Chem Coach Carnival: Me

It probably went under your radar, but this week is National Chemistry Week and today (October 23rd) is Mole Day. Practically Mardi Gras among the scoopula & round-bottom flask crowd, don’cha know.

The Beloved pointed out a blog challenge posted by @SeeArOh at Just Like Cooking called the Chem Coach Carnival in which chemists pass along some wisdom to younger scientists and those interested in exactly just what we do.

Your current job. My current job is Senior Director of Biology at a small biotech company a couple colleagues and I co-founded about three years ago. Before that, I was Director of Endocrinology at a different company and did structural biology before that. You might notice a particular lack of “chemistry” in those descriptions. Well, yes. There’s that. More on that later.

What you do in a standard “work day.” In a start-up biotech, there are many, many things to do. (The overused jargon is that you “wear many hats”). Most days I run pharmacological assays for the projects we have going and help set the priorities for my minions other biology colleagues. Sometimes I go on a molecular biology kick. Sometimes I am Human Resources. Sometimes I am the Safety Officer. Every so often, I stop doing benchwork and write an SBIR grant. I’m always glad to get back to the bench after that.

Safety Hat

What kind of schooling / training / experience helped you get there? Well, my bachelors is in chemistry. And my PhD is in chemistry. And ever since I defended (actually, before then) I’ve been doing more and more biology. Why? Because I get the most motivation out of applying research to biological problems. As to what helped me get on the path I’ve taken? DOING science, not reading about it. An internship at DuPont during the last couple years of college was formative for my understanding of HOW research gets done. My contacts from that shaped my choice of when and where to go to grad school — and those connections have shaped everything ever since. Don’t just read, DO.

Most recent home bench

How does chemistry inform your work? You might be surprised, but I think my chemistry background has made me a better biologist. When I was a student, biology was a lot of memorization; chemistry was a lot of problem-solving. Guess which one you do more of in the real research world? Also, a solid foundation in chemistry, especially organic chemistry, makes you realize that proteins, enzymes, receptors, and hormones are just giant organic molecules and behave like ones. Biology isn’t magic, it’s large scale chemistry (which is actually just large scale physics, but there you go).

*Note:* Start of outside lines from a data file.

// bellmanford
module bellmanford (reset, clock, GMAR1, GMDR1, GMAR2, GMDR2, IMAR, IMDR, WMAR1, WMAR2, WMDR1, WMDR2, WMWDR, WMWAR, WMWE, OMAR, OMDR, OMWAR, OMWDR, OMWE, NegCycle, Finish);
clock: 3.75 ns
lec_check: 0
cap_margin: 20
core_margin: 2
core_utilization: 70
cts_cluster_diameter: 209
cts_cluster_size: 31
setup_slack_margin: -0.25
slew_margin: 20
run.sh (not shown) runs the stock make flow with config.mk's settings and CLKGATE_MAP_FILE=.
The first run failed in 3_2_place_iop.
==> next run, changes <==
- CORE_UTILIZATION: 70 -> 63
- CTS_CLUSTER_DIAMETER: 209 -> not set
- CTS_CLUSTER_SIZE: 31 -> not set
- SETUP_SLACK_MARGIN: -0.25 -> not set
- clock period: 3.75 -> 3.41 ns (I/O delays scaled with it)
Outcome: The new run failed in 3_2_place_iop (PPL-0024). Die area went up by 11%. Synthesized area does not change. Synthesized cell count is unchanged.
==> next run, changes <==
- CORE_UTILIZATION: 63 -> 57
- clock period: 3.41 -> 2.37 ns (I/O delays scaled with it)
Outcome: The changed run ended with an error in 3_2_place_iop with PPL-0024. Synthesized area is unchanged. Die size goes up by 10%. Synthesized cell count stays the same.
==> next run, changes <==
- CORE_UTILIZATION: 57 -> 59
- clock period: 2.37 -> 2.52 ns (I/O delays scaled with it)
The changed run stopped in 3_2_place_iop, error PPL-0024.
Die area shrinks by 3.3%.
Area after synthesis does not change.
Synthesized cell count stays the same.

oak:
bellmanford again, from the RTL that the note above started with.
Settings: LEC_CHECK=0, CAP_MARGIN=20, CORE_MARGIN=2, CORE_UTILIZATION=57, SETUP_SLACK_MARGIN=0.65, SLEW_MARGIN=20; clock period 2.37 ns.
In the summary table, oak is marked failed, with error PPL-0024 raised in 3_2_place_iop.
The inputs of pine differ from those of oak as listed below.
# oak
export LEC_CHECK = 0
export CAP_MARGIN = 20
export CORE_MARGIN = 2
export CORE_UTILIZATION = 57
export SETUP_SLACK_MARGIN = 0.65
export SLEW_MARGIN = 20
create_clock -name core_clock -period 2.37 [get_ports {clock}]
# pine
export LEC_CHECK = 0
export CAP_MARGIN = 20
export CORE_MARGIN = 2
export CORE_UTILIZATION = 54
export CTS_CLUSTER_SIZE = 30
export SETUP_SLACK_MARGIN = -0.19
export SLEW_MARGIN = 20
create_clock -name core_clock -period 2.37 [get_ports {clock}]
==> results <==
pine vs oak: starting density of the core down
The flow ended early for pine: it failed with a tool error in 3_2_place_iop.
pine against oak: area fraction in full adders, half adders and majority gates has remained practically unchanged; synthesized cell count has remained practically unchanged; number of standard-cell rows in the floorplan has increased; height of the chip has increased; synthesis-stage register bit count has remained practically unchanged.
From oak to pine the numbers moved as follows: average cell area after synthesis shows no meaningful change; chip area went up 2500 um^2; area inside the core boundary went up 5.3%.
From oak to pine, cell area after synthesis did not move at all.
pine and oak ended up with roughly the same chip area line of the yosys report.

bellmanford again, from the RTL that the note above started with.
// bellmanford
module bellmanford (reset, clock, GMAR1, GMDR1, GMAR2, GMDR2, IMAR, IMDR, WMAR1, WMAR2, WMDR1, WMDR2, WMWDR, WMWAR, WMWE, OMAR, OMDR, OMWAR, OMWDR, OMWE, NegCycle, Finish);
input clock,reset;
output reg [12:0] GMAR1;
input wire [127:0] GMDR1;
output reg [12:0] GMAR2;
input wire [127:0] GMDR2;
output reg [12:0] IMAR;
input wire [7:0] IMDR;
output reg [12:0] WMAR1;
input wire [127:0] WMDR1;
output reg [12:0] WMAR2;
input wire [127:0] WMDR2;
output reg [12:0] WMWAR;
output reg [127:0] WMWDR;
output reg WMWE;
output wire [12:0] OMAR;
output wire [15:0] OMDR;
assign OMAR = 13'b0;
assign OMDR = 16'b0;
output reg [12:0] OMWAR;
output reg [15:0] OMWDR;
output reg OMWE;
output reg NegCycle;
output reg Finish;
parameter [4:0]  
Init    = 4'b0000,
Init1   = 4'b0001,
Init2   = 4'b0010,
Init3   = 4'b0011,
Upd_S   = 4'b0100,
Upd_D   = 4'b0101, 
BFA1    = 4'b0110,
BFA_Stall1 = 4'b0111,
BFA2    = 4'b1000,
BFA_Stall2    = 4'b1001,
BFA3    = 4'b1010,
BFA_Stall3 = 4'b1011,
BFA4    = 4'b1100,
BFA5    = 4'b1101,
BFA_Stall4 = 4'b1110,
BFA6    = 4'b1111,
OP1     = 5'b10000,
OP_Stall1 = 5'b10001,
OP2     = 5'b10010,
OP3     = 5'b10011,
OP4     = 5'b10100,
OP_Stall2 = 5'b10101,
Refresh1 = 5'b10110,
Refresh2 = 5'b10111,
End1 = 5'b11000,
End2 = 5'b11001,
End3 = 5'b11010;
reg [127:0] GMDR1_reg;
reg [127:0] GMDR2_reg;
reg [7:0] IMDR_reg;
reg [127:0] WMDR1_reg;
reg [127:0] WMDR2_reg;
always@(posedge clock)
begin
    GMDR1_reg <= GMDR1;
    GMDR2_reg <= GMDR2;
    IMDR_reg <= IMDR;
    WMDR1_reg <= WMDR1;
    WMDR2_reg <= WMDR2;
end
reg [7:0] NumNodes;
reg [7:0] NodeCounter;
reg [7:0] Ureg;
reg [7:0] NumLinks;
reg [7:0] LinkCounter;
reg [7:0] Vreg[0:8];
reg signed [7:0] Wreg[0:8];
reg signed [7:0] NewWeight;
reg [7:0] Sub;
reg BFA_flag;
  ...
Settings: LEC_CHECK=0, CAP_MARGIN=20, CORE_MARGIN=2, CORE_UTILIZATION=59, SETUP_SLACK_MARGIN=0.87, SLEW_MARGIN=20; clock period 3.46 ns.
The baseline never finished: it broke off in I/O pin placement (3_2_place_iop).
Then changed:
- ABC_AREA: default -> 1
- CORE_UTILIZATION: 59 -> 45
- SETUP_SLACK_MARGIN: 0.87 -> default
- clock period: 3.46 -> 4.14 ns (I/O delays scaled with it)
Effect: The changed run passed the timing, DRC and antenna checks. Synthesized area climbs by 3.8%. Die area climbs by 35%. Synthesized cell count climbs by 32%.
Then changed:
- ABC_AREA: 1 -> default
- CORE_UTILIZATION: 45 -> 44
- clock period: 4.14 -> 2.52 ns (I/O delays scaled with it)
- The changed run finished with setup timing left
- power came out higher by about 64%
- via count goes down by 9.6%
- die size is lower by 1.5%
- maximum frequency went up by 11%
- setup slack is worse by 1.3 ns
- utilization came out higher by 2.7 points
- non-clock buffer count rises by 173
- final area goes up by 2.9%
- register-to-register slack degrades by 1.3 ns
- critical path depth shrinks by 2
Then changed:
- CORE_UTILIZATION: 44 -> 68
- SETUP_SLACK_MARGIN: default -> -0.22
Now the flow stopped in I/O pin placement (3_2_place_iop).
Die area went down by a quarter to a third.
Synthesized cell count does not change.
Synthesized area stays the same.

bellmanford again, from the RTL that the note above started with.
Settings: LEC_CHECK=0, CAP_MARGIN=20, CORE_MARGIN=2, CORE_UTILIZATION=66, SETUP_SLACK_MARGIN=-0.13, SLEW_MARGIN=20; clock period 2.52 ns.
The baseline never finished: it broke off in 3_2_place_iop.
Rerun with:
Settings changed: CORE_UTILIZATION 66 to 40, SETUP_SLACK_MARGIN -0.13 to default.
Clock period 2.52 ns to 5.0 ns, I/O delays scaled along.
=> The changed run finished clean; synthesized area stays the same; die size went up by 64%; synthesized cell count stays the same.
Rerun with:
Settings changed: CORE_UTILIZATION 40 to 57, CTS_CLUSTER_DIAMETER from default to 363, SETUP_SLACK_MARGIN from default to 1.01.
Result: Now the flow died in 3_2_place_iop (PPL-0024). Synthesized area is unchanged. Synthesized cell count is unchanged. Die area fell by about 30%.
Rerun with:
Settings changed: ABC_AREA from default to 1, CELL_PAD_IN_SITES_DETAIL_PLACEMENT from default to 1, CELL_PAD_IN_SITES_GLOBAL_PLACEMENT from default to 3, CORE_ASPECT_RATIO from default to 0.69, CORE_MARGIN 2 to 3, CORE_UTILIZATION 57 to 40, CTS_CLUSTER_DIAMETER 363 to default, CTS_CLUSTER_SIZE from default to 57, GPL_ROUTABILITY_DRIVEN from default to 0, GPL_TIMING_DRIVEN from default to 0, HOLD_SLACK_MARGIN from default to 0.2, PLACE_DENSITY from default to 0.61, SETUP_SLACK_MARGIN 1.01 to 1.25, SLEW_MARGIN 20 to 40.
The new run ended with an error in 3_3_place_gp; die area rises by 49%; synthesized cell count rises by 32%; area after synthesis rises by 3.8%.

Starting RTL as in the previous note.
Settings: LEC_CHECK=0, ABC_AREA=1, CAP_MARGIN=20, CORE_MARGIN=2, CORE_UTILIZATION=69, CTS_CLUSTER_DIAMETER=241, CTS_CLUSTER_SIZE=98, SETUP_SLACK_MARGIN=-0.23, SLEW_MARGIN=20; clock period 4.6 ns.
The baseline ended with an error in 3_2_place_iop (PPL-0024).
Edit:
==> flow/config.mk (replaced) <==
export PLATFORM = sky130hd
export DESIGN_NAME = bellmanford
export DESIGN_NICKNAME = bellmanford
export VERILOG_FILES = /design/flow/design.v
export SDC_FILE = /design/flow/constraint.sdc
export NUM_CORES = 4
export LEC_CHECK = 0
export CAP_MARGIN = 20
export CORE_MARGIN = 2
export CORE_UTILIZATION = 56
export SETUP_SLACK_MARGIN = 0.64
export SLEW_MARGIN = 20
==> flow/constraint.sdc (replaced) <==
create_clock -name core_clock -period 2.37 [get_ports {clock}]
set_input_delay 0.4740 -clock core_clock [delete_from_list [all_inputs] [get_ports {clock}]]
set_output_delay 0.4740 -clock core_clock [all_outputs]
set_load 0.01 [all_outputs]
=> The new run never finished: it broke off in 3_2_place_iop on PPL-0024; area after synthesis goes down by about 3.7%; synthesized cell count goes down by about 24%; die size goes up by about 18%.
Edit:
--- a/flow/config.mk
+++ b/flow/config.mk
@@ -9,4 +9,3 @@
 export CORE_MARGIN = 2
-export CORE_UTILIZATION = 56
-export SETUP_SLACK_MARGIN = 0.64
+export CORE_UTILIZATION = 40
 export SLEW_MARGIN = 20
==> flow/constraint.sdc (replaced) <==
create_clock -name core_clock -period 2.38 [get_ports {clock}]
set_input_delay 0.4760 -clock core_clock [delete_from_list [all_inputs] [get_ports {clock}]]
set_output_delay 0.4760 -clock core_clock [all_outputs]
set_load 0.01 [all_outputs]
What happened:
- With this change the flow finished but failed the layout checks on setup timing
- synthesized cell count does not change
- area after synthesis stays the same
- die area climbs by well over a third
Edit:
--- a/flow/config.mk
+++ b/flow/config.mk
@@ -8,3 +8,4 @@
 export CAP_MARGIN = 20
-export CORE_MARGIN = 2
+export CORE_ASPECT_RATIO = 0.69
+export CORE_MARGIN = 7
 export CORE_UTILIZATION = 40
==> flow/constraint.sdc (replaced) <==
create_clock -name core_clock -period 5.0 [get_ports {clock}]
set_input_delay 1.0000 -clock core_clock [delete_from_list [all_inputs] [get_ports {clock}]]
set_output_delay 1.0000 -clock core_clock [all_outputs]
set_load 0.01 [all_outputs]
What happened:
- The new run finished clean
- total power drops by well over a third
- combinational power drops by well over a third
- clock power drops by well over a third
- die area climbs by a little under a tenth
- setup slack is better by 1600 ps
- global-route usage drops by 3.4 points
Edit:
--- a/flow/config.mk
+++ b/flow/config.mk
@@ -8,4 +8,3 @@
 export CAP_MARGIN = 20
-export CORE_ASPECT_RATIO = 0.69
-export CORE_MARGIN = 7
+export CORE_MARGIN = 2
 export CORE_UTILIZATION = 40
==> flow/constraint.sdc (replaced) <==
create_clock -name core_clock -period 2.37 [get_ports {clock}]
set_input_delay 0.4740 -clock core_clock [delete_from_list [all_inputs] [get_ports {clock}]]
set_output_delay 0.4740 -clock core_clock [all_outputs]
set_load 0.01 [all_outputs]
The new run completed, yet does not pass: setup timing.
Combinational power went up to 2.6 times its value.
Flip-flop count is unchanged.
Power went up by 120%.

bellmanford again, from the RTL that the note above started with.
==> flow/design.v (excerpt) <==
module bellmanford (reset, clock, GMAR1, GMDR1, GMAR2, GMDR2, IMAR, IMDR, WMAR1, WMAR2, WMDR1, WMDR2, WMWDR, WMWAR, WMWE, OMAR, OMDR, OMWAR, OMWDR, OMWE, NegCycle, Finish);
input clock,reset;
output reg [12:0] GMAR1;
input wire [127:0] GMDR1;
output reg [12:0] GMAR2;
input wire [127:0] GMDR2;
output reg [12:0] IMAR;
input wire [7:0] IMDR;
output reg [12:0] WMAR1;
input wire [127:0] WMDR1;
output reg [12:0] WMAR2;
input wire [127:0] WMDR2;
output reg [12:0] WMWAR;
output reg [127:0] WMWDR;
output reg WMWE;
output wire [12:0] OMAR;
output wire [15:0] OMDR;
assign OMAR = 13'b0;
assign OMDR = 16'b0;
output reg [12:0] OMWAR;
output reg [15:0] OMWDR;
output reg OMWE;
output reg NegCycle;
output reg Finish;
parameter [4:0]  
Init    = 4'b0000,
Init1   = 4'b0001,
Init2   = 4'b0010,
Init3   = 4'b0011,
Upd_S   = 4'b0100,
Upd_D   = 4'b0101, 
BFA1    = 4'b0110,
BFA_Stall1 = 4'b0111,
BFA2    = 4'b1000,
BFA_Stall2    = 4'b1001,
BFA3    = 4'b1010,
BFA_Stall3 = 4'b1011,
BFA4    = 4'b1100,
BFA5    = 4'b1101,
  ...
Settings: LEC_CHECK=0, CAP_MARGIN=20, CORE_MARGIN=2, CORE_UTILIZATION=59, CTS_CLUSTER_SIZE=14, SETUP_SLACK_MARGIN=0.64, SLEW_MARGIN=20; clock period 2.56 ns.
The starting point died in I/O pin placement (3_2_place_iop).
Rerun with:
- CORE_UTILIZATION: 59 -> 35
- CTS_CLUSTER_SIZE: 14 -> unset
- SETUP_SLACK_MARGIN: 0.64 -> unset
- clock period: 2.56 -> 4.27 ns (I/O delays scaled with it)
=> The changed run finished with timing, DRC and antenna clean. Area after synthesis stays the same. Die size rose by 67%. Synthesized cell count is unchanged.
Rerun with:
- CORE_UTILIZATION: 35 -> 31
- clock period: 4.27 -> 6.57 ns (I/O delays scaled with it)
After rerunning: Die area increases by about 13%; clock power shrinks by about 36%; combinational power falls by about 36%; via count came out lower by about 1.6%.

## job 1664
Starting RTL as in the previous note.
Settings: LEC_CHECK=0, CAP_MARGIN=20, CORE_MARGIN=2, CORE_UTILIZATION=57, CTS_CLUSTER_SIZE=29, SLEW_MARGIN=20; clock period 3.43 ns.
Job 1664 never completed, since it errored out during I/O pin placement.
#### Input delta (job 6099 over job 1664)
- a deleted CTS_CLUSTER_SIZE that had been 29
- a change of CORE_UTILIZATION from 57 to 40
- a change of the clock period (ns, I/O delays scaled along) from 3.43 to 4.27
--- outcome ---
Job 1664 never completed; the flow aborted with a tool error in I/O pin placement. Looking at the reports, job 6099 completed the entire flow and the layout it produced met the timing, DRC and antenna checks. Compared with job 1664, floorplan core area in job 6099 increased by more than a quarter. In job 6099 relative to job 1664, cell row count had gone up by more than 10%. Reported for job 1664 and job 6099, mean instance size in the synthesized netlist turned out identical to the last digit. Synthesized instance count came out exactly the same in job 1664 and job 6099. Compared with job 1664, job 6099 shows total die size that has gone up by more than a quarter. Diff job 6099..job 1664 | synthesized cell area | unchanged. Changes observed in job 6099 relative to job 1664: die boundary height higher; horizontal die dimension higher.

## job 1072
Starting RTL as in the previous note.
clock: 5.0 ns
lec_check: 0
cap_margin: 20
cell_pad_in_sites_global_placement: 3
core_aspect_ratio: 0.69
core_margin: 7
core_utilization: 40
cts_cluster_size: 57
gpl_routability_driven: 0
place_density: 0.61
setup_slack_margin: 1.25
slew_margin: 20
Job 1072: done, clean on timing, DRC and antenna
Setup changes, job 1072 to job 1641
# job 1072
export LEC_CHECK = 0
export CAP_MARGIN = 20
export CELL_PAD_IN_SITES_GLOBAL_PLACEMENT = 3
export CORE_ASPECT_RATIO = 0.69
export CORE_MARGIN = 7
export CORE_UTILIZATION = 40
export CTS_CLUSTER_SIZE = 57
export GPL_ROUTABILITY_DRIVEN = 0
export PLACE_DENSITY = 0.61
export SETUP_SLACK_MARGIN = 1.25
export SLEW_MARGIN = 20
create_clock -name core_clock -period 5.0 [get_ports {clock}]
# job 1641
export LEC_CHECK = 0
export CAP_MARGIN = 20
export CORE_ASPECT_RATIO = 1.88
export CORE_MARGIN = 2
export CORE_UTILIZATION = 59
export CTS_CLUSTER_DIAMETER = 302
export CTS_CLUSTER_SIZE = 62
export SETUP_SLACK_MARGIN = 0.16
export SLEW_MARGIN = 20
export TNS_END_PERCENT = 15
create_clock -name core_clock -period 5.0 [get_ports {clock}]
Results
As the logs show, job 1641 stopped at I/O pin placement after a tool error, so it never reached the end of the flow.
As far as share of synthesized area spent on multiplexers goes, job 1641 and job 1072 are indistinguishable; the numbers are identical.
Job 1641 -> job 1072: cell count after synthesis delta 0, exact match
Post-synth area from yosys stat came out exactly the same in job 1641 and job 1072.
Diff job 1641..job 1072 | sequential cell area fraction in the yosys report | unchanged
Comparing job 1641 with job 1072, the fraction of the mapped netlist area in adder cells came out essentially unchanged.
Taking job 1072 as the reference, in job 1641 share of the core filled by cells before placement rose by 19 points, width of the die has decreased.
As far as mean area per synthesized cell goes, job 1072 and job 1641 are indistinguishable; the numbers are identical.
On die area, job 1641 does better than job 1072.
In the tables for job 1641 and job 1072, height of the die reads higher with job 1641.
Job 1641 ended up with a lower placeable core region than job 1072 did.
Relative to job 1641, the following input files were edited for job 3686:
# job 1641
export LEC_CHECK = 0
export CAP_MARGIN = 20
export CORE_ASPECT_RATIO = 1.88
export CORE_MARGIN = 2
export CORE_UTILIZATION = 59
export CTS_CLUSTER_DIAMETER = 302
export CTS_CLUSTER_SIZE = 62
export SETUP_SLACK_MARGIN = 0.16
export SLEW_MARGIN = 20
export TNS_END_PERCENT = 15
create_clock -name core_clock -period 5.0 [get_ports {clock}]
# job 3686
export LEC_CHECK = 0
export CAP_MARGIN = 20
export CORE_MARGIN = 8
export CORE_UTILIZATION = 56
export GPL_ROUTABILITY_DRIVEN = 0
export SLEW_MARGIN = 20
export TNS_END_PERCENT = 85
create_clock -name core_clock -period 5.0 [get_ports {clock}]
## What came out
- Job 3686 reached the final stage; the timing, DRC and antenna checks on its layout passed.
- Per the comparison of job 3686 with job 1641, horizontal die dimension higher; area inside the core boundary grew by about 5.4%; chip area line of the yosys report about even.
- Vertical die size for job 3686: 21% down relative to job 1641
- Comparing job 1641 against job 3686, there is no change at all in portion of netlist area occupied by mux cells.
- Re fraction of the yosys area taken by sequential cells: no difference whatsoever between job 3686 and job 1641.
- Compared with job 1641, in job 3686 post-synthesis cell count essentially unchanged, initial core utilization decreased 3.0 points.
- From job 3686 to job 1641, netlist area before placement did not move at all.
- Summary of job 3686 over job 1641: area of the chip moved up; floorplan row count -about 25%.
diff inputs: job 3686 => job 9396
# job 3686
export LEC_CHECK = 0
export CAP_MARGIN = 20
export CORE_MARGIN = 8
export CORE_UTILIZATION = 56
export GPL_ROUTABILITY_DRIVEN = 0
export SLEW_MARGIN = 20
export TNS_END_PERCENT = 85
create_clock -name core_clock -period 5.0 [get_ports {clock}]
# job 9396
export LEC_CHECK = 0
export CAP_MARGIN = 20
export CORE_MARGIN = 2
export CORE_UTILIZATION = 56
export SETUP_SLACK_MARGIN = -0.22
export SLEW_MARGIN = 20
create_clock -name core_clock -period 2.37 [get_ports {clock}]
## What came out
As far as number of enable-type register cells in the synthesized netlist goes, job 9396 and job 3686 are indistinguishable; the numbers are identical. Against job 3686, job 9396 comes in 5.3% lower on height of the die. Job 9396: aborted in I/O pin placement (tool error). For width of the chip, dividing the value from job 9396 by the value from job 3686 gives 0.947. On post-synth area from yosys stat, job 9396 tracks job 3686 almost exactly.
Modified inputs, job 2076 compared to job 9396
# job 9396
export LEC_CHECK = 0
export CAP_MARGIN = 20
export CORE_MARGIN = 2
export CORE_UTILIZATION = 56
export SETUP_SLACK_MARGIN = -0.22
export SLEW_MARGIN = 20
create_clock -name core_clock -period 2.37 [get_ports {clock}]
# job 2076
export LEC_CHECK = 0
export CAP_MARGIN = 20
export CORE_MARGIN = 2
export CORE_UTILIZATION = 56
export CTS_CLUSTER_SIZE = 31
export SLEW_MARGIN = 20
export TNS_END_PERCENT = 5
create_clock -name core_clock -period 2.37 [get_ports {clock}]
Findings:
Job 2076 never completed; the flow aborted with a tool error in I/O pin placement.
As far as die boundary height is concerned, job 9396 and job 2076 perform about the same.
Reported for job 9396 and job 2076, area after synthesis turned out identical to the last digit.
Diff job 2076..job 9396 | yosys stat cell total | unchanged
Job 2076 against job 9396: post-synthesis instance total roughly the same; xor and xnor area share after synthesis has remained practically unchanged; total cell area reported by yosys after synthesis ~0 delta.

A unique, interesting, or funny anecdote about your career. Everyone these days seems to think that a career path is something you etch in stone in your 20s – that there is some prescribed way that things are supposed to go. But as I think of all hugely the career-influencing decisions I’ve made: applying for that internship, where to go to grad school, who to work for, academics vs industry, etc. I realize how much they were all made with a VERY high degree of uncertainty and hinged on who I knew, what “felt” better, who’d I’d bumped into that week, and yes, what my personal life was like at that time. My advice for young scientists is not to worry about not seeing too many steps down the road. Your career will end up NOTHING like you think it will when you first consider it — and that’s a great thing.

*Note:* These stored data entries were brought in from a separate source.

## uart_top
module uart_top (
	input 		clk,    
	input 		rst_n,
	input 		uart_rx,
	output		uart_tx
);
clock: 3.12 ns
lec_check: 0
cap_margin: 20
cell_pad_in_sites_detail_placement: 0
core_aspect_ratio: 0.9
core_margin: 2
core_utilization: 72
cts_cluster_diameter: 358
cts_cluster_size: 20
hold_slack_margin: 0.28
place_density_lb_addon: 0.0
setup_slack_margin: 0.93
slew_margin: 20
tns_end_percent: 80
run.sh (not shown) runs the stock make flow with config.mk's settings and CLKGATE_MAP_FILE=.
The first run went through all stages and came out clean.
Change:
==> flow/config.mk (replaced) <==
export PLATFORM = sky130hd
export DESIGN_NAME = uart_top
export DESIGN_NICKNAME = uart_top
export VERILOG_FILES = /design/flow/design.v
export SDC_FILE = /design/flow/constraint.sdc
export NUM_CORES = 4
export LEC_CHECK = 0
export CAP_MARGIN = 20
export CORE_MARGIN = 2
export CORE_UTILIZATION = 72
export CTS_CLUSTER_DIAMETER = 104
export PLACE_DENSITY_LB_ADDON = 0.15
export SETUP_SLACK_MARGIN = 0.93
export SLEW_MARGIN = 20
Outcome:
- total power rises by 3.6%
- final area rises by 0.86%
- first-iteration DRC count rises by 13%
- routed wire length rises by 5.9%
- synthesized area is unchanged
- worst setup slack loses 0.047 ns
- worst hold slack gains 0.010 ns
- final cell count barely changes
- die size hardly moves
- via count rises by 4.2%
- sequential cell count is unchanged
Change:
--- a/flow/config.mk
+++ b/flow/config.mk
@@ -10,4 +10,6 @@
 export CORE_UTILIZATION = 72
 export CTS_CLUSTER_DIAMETER = 104
+export CTS_CLUSTER_SIZE = 14
+export HOLD_SLACK_MARGIN = 0.26
 export PLACE_DENSITY_LB_ADDON = 0.15
 export SETUP_SLACK_MARGIN = 0.93
Final area does not change. Register-to-register slack barely changes. Worst hold slack is unchanged. Total power stays the same. Non-clock buffer count is unchanged. Routed wire length is unchanged. Fmax does not change. Worst setup slack stays the same.
Change:
--- a/flow/config.mk
+++ b/flow/config.mk
@@ -6,10 +6,10 @@
 export NUM_CORES = 4
 export LEC_CHECK = 0
-export CAP_MARGIN = 20
+export CAP_MARGIN = 15
 export CORE_MARGIN = 2
 export CORE_UTILIZATION = 72
 export CTS_CLUSTER_DIAMETER = 104
 export CTS_CLUSTER_SIZE = 14
-export HOLD_SLACK_MARGIN = 0.26
+export HOLD_SLACK_MARGIN = 0.28
 export PLACE_DENSITY_LB_ADDON = 0.15
 export SETUP_SLACK_MARGIN = 0.93
After rerunning:
- design area stays the same
- via count stays the same
- wire length stays the same
- non-clock buffer count is unchanged
- register-to-register slack hardly moves
- combinational power is about the same
- count of clock-buffer cells in the layout does not change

18 thoughts on “Chem Coach Carnival: Me

    • GOM — hopefully you’ve set your calendar to remind you every year — Lurkertype below has the BEST recipe for the day. Though really, you’re right, I should have tried to integrate some cocktail making in here… :)

  1. Ooh, that reminds me, I’ve got an avogadro — er, avocado ready to go, so I’ll be able to make guacaMOLE (the official dip of today!).

    Why yes I was a chem major, how did you know?

  2. Let’s raise a glass to chemistry! (As long as we know which chemicals were used…..) :D

    I wholeheartedly agree about chemistry as a fundamental, Steve. No matter what scale I’m working on (biome, organism, organ) I’m itching to know every detail of the chemical (and cellular) level. I jump around when it comes to scale but It wouldn’t be an exaggeration to say I use chemistry and cell biology notes in nearly everything I study.

    • Amelie — I think it was the problem-solving nature of my instruction that really sparked my interest. And now with modern tools, the macro-systems of biology are no longer such black boxes. It’s an amazing time to be a scientist, I just get sad about how little people seem to care about being scientifically literate.

  3. I love working in a lab, even though I am running peoples’ blood and other bodily fluids’ tests. There’s always something interesting going on. Science is simply awesome.
    I’ll bet it’s fun being your brain.

    • Lauri — hail to a fellow lab denizen! :) I like my brain. I’ve been pretty happy with it, though I’m a little concerned about how much it seems to be forgetting these days… ;)

  4. Pingback: What Do I Do All Day? | Philosophically Disturbed

  5. My favorite class in high school was biology. I still remember chicken dissection day. I went back in my free period and did a second chicken. Maybe this is why the Mister has me debone his chicken when he cooks. :)

    Great behind the mind piece. There is more to you than your astonishingly good-looking looks.

  6. Very interesting! Funny but I always think of you as a “biochemist.” And you’re so right about career paths not often ending up where you thought they would when you first started out.